YOUR TASK
For the records below, output each line exactly as it appears, from the first through the line with "buf_4 | 4 |".

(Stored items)
..............................

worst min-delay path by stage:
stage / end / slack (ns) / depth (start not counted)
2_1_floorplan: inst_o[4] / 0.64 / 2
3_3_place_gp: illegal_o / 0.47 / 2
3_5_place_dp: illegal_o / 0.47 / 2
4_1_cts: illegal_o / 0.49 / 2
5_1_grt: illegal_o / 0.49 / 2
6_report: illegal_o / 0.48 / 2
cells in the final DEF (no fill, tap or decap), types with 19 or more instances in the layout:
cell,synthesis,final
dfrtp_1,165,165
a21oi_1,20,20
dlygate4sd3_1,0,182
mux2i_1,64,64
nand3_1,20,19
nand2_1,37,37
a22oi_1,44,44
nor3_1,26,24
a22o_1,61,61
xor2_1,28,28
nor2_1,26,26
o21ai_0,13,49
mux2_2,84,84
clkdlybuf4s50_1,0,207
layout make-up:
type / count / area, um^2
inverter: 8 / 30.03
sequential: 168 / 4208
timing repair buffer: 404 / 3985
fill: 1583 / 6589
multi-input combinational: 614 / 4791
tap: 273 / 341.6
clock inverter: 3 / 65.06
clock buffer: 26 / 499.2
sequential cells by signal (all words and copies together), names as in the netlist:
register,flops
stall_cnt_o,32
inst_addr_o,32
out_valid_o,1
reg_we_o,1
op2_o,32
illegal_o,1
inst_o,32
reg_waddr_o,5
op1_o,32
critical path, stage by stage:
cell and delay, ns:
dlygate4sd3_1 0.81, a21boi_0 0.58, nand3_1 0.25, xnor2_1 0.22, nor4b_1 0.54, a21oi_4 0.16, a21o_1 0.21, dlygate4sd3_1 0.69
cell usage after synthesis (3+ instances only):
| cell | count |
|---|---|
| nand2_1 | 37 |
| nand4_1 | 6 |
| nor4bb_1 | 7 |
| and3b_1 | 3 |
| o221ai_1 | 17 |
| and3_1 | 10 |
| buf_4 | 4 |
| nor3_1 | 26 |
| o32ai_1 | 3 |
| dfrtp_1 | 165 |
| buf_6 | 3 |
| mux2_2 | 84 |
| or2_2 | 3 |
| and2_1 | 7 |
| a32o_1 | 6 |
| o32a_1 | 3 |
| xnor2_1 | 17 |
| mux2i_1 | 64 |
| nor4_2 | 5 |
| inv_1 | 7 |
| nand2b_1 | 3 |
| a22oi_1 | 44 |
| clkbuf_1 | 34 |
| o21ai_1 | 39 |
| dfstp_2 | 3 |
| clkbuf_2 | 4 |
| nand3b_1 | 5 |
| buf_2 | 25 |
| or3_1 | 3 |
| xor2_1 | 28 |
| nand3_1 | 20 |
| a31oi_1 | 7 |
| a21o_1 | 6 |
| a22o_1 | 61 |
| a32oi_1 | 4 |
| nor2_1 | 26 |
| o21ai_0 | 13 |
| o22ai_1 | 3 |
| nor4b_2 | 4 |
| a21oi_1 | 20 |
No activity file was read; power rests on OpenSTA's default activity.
### src/rtl/sort_seq_ctrl_pkg.sv
// Shared types for the packet sort sequencer:
// clogb2 helper, FSM state encoding, sort direction constants.
package sort_pkg;

  function automatic int clogb2(input int n);
    int r;
    r = 0;
    while ((1 << r) < n) r++;
    return r;
  endfunction

  typedef enum logic [2:0] {
    IDLE,
    LOAD,
    DISCARD,
    SORT,
    OUTPUT
  } state_t;

  localparam bit CMP_ASC  = 1'b1;
  localparam bit CMP_DESC = 1'b0;

endpackage

### src/rtl/sort_seq_ctrl_if.sv
// Stream bundle for the sort sequencer: sink beats in, sorted words out.
// slave = sequencer view, master = producer/consumer view.
interface sort_seq_ctrl_if #(
  parameter int DATA_WIDTH = 8
) ();

  logic                  snk_valid;
  logic                  snk_sop;
  logic                  snk_eop;
  logic [DATA_WIDTH-1:0] snk_data;
  logic                  snk_ready;

  logic                  src_valid;
  logic                  src_sop;
  logic                  src_eop;
  logic [DATA_WIDTH-1:0] src_data;

  modport slave (
    input  snk_valid,
    input  snk_sop,
    input  snk_eop,
    input  snk_data,
    output snk_ready,
    output src_valid,
    output src_sop,
    output src_eop,
    output src_data
  );

  modport master (
    output snk_valid,
    output snk_sop,
    output snk_eop,
    output snk_data,
    input  snk_ready,
    input  src_valid,
    input  src_sop,
    input  src_eop,
    input  src_data
  );

endinterface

..............................

EXERCISE RESULT
worst min-delay path by stage:
stage / end / slack (ns) / depth (start not counted)
2_1_floorplan: inst_o[4] / 0.64 / 2
3_3_place_gp: illegal_o / 0.47 / 2
3_5_place_dp: illegal_o / 0.47 / 2
4_1_cts: illegal_o / 0.49 / 2
5_1_grt: illegal_o / 0.49 / 2
6_report: illegal_o / 0.48 / 2
cells in the final DEF (no fill, tap or decap), types with 19 or more instances in the layout:
cell,synthesis,final
dfrtp_1,165,165
a21oi_1,20,20
dlygate4sd3_1,0,182
mux2i_1,64,64
nand3_1,20,19
nand2_1,37,37
a22oi_1,44,44
nor3_1,26,24
a22o_1,61,61
xor2_1,28,28
nor2_1,26,26
o21ai_0,13,49
mux2_2,84,84
clkdlybuf4s50_1,0,207
layout make-up:
type / count / area, um^2
inverter: 8 / 30.03
sequential: 168 / 4208
timing repair buffer: 404 / 3985
fill: 1583 / 6589
multi-input combinational: 614 / 4791
tap: 273 / 341.6
clock inverter: 3 / 65.06
clock buffer: 26 / 499.2
sequential cells by signal (all words and copies together), names as in the netlist:
register,flops
stall_cnt_o,32
inst_addr_o,32
out_valid_o,1
reg_we_o,1
op2_o,32
illegal_o,1
inst_o,32
reg_waddr_o,5
op1_o,32
critical path, stage by stage:
cell and delay, ns:
dlygate4sd3_1 0.81, a21boi_0 0.58, nand3_1 0.25, xnor2_1 0.22, nor4b_1 0.54, a21oi_4 0.16, a21o_1 0.21, dlygate4sd3_1 0.69
cell usage after synthesis (3+ instances only):
| cell | count |
|---|---|
| nand2_1 | 37 |
| nand4_1 | 6 |
| nor4bb_1 | 7 |
| and3b_1 | 3 |
| o221ai_1 | 17 |
| and3_1 | 10 |
| buf_4 | 4 |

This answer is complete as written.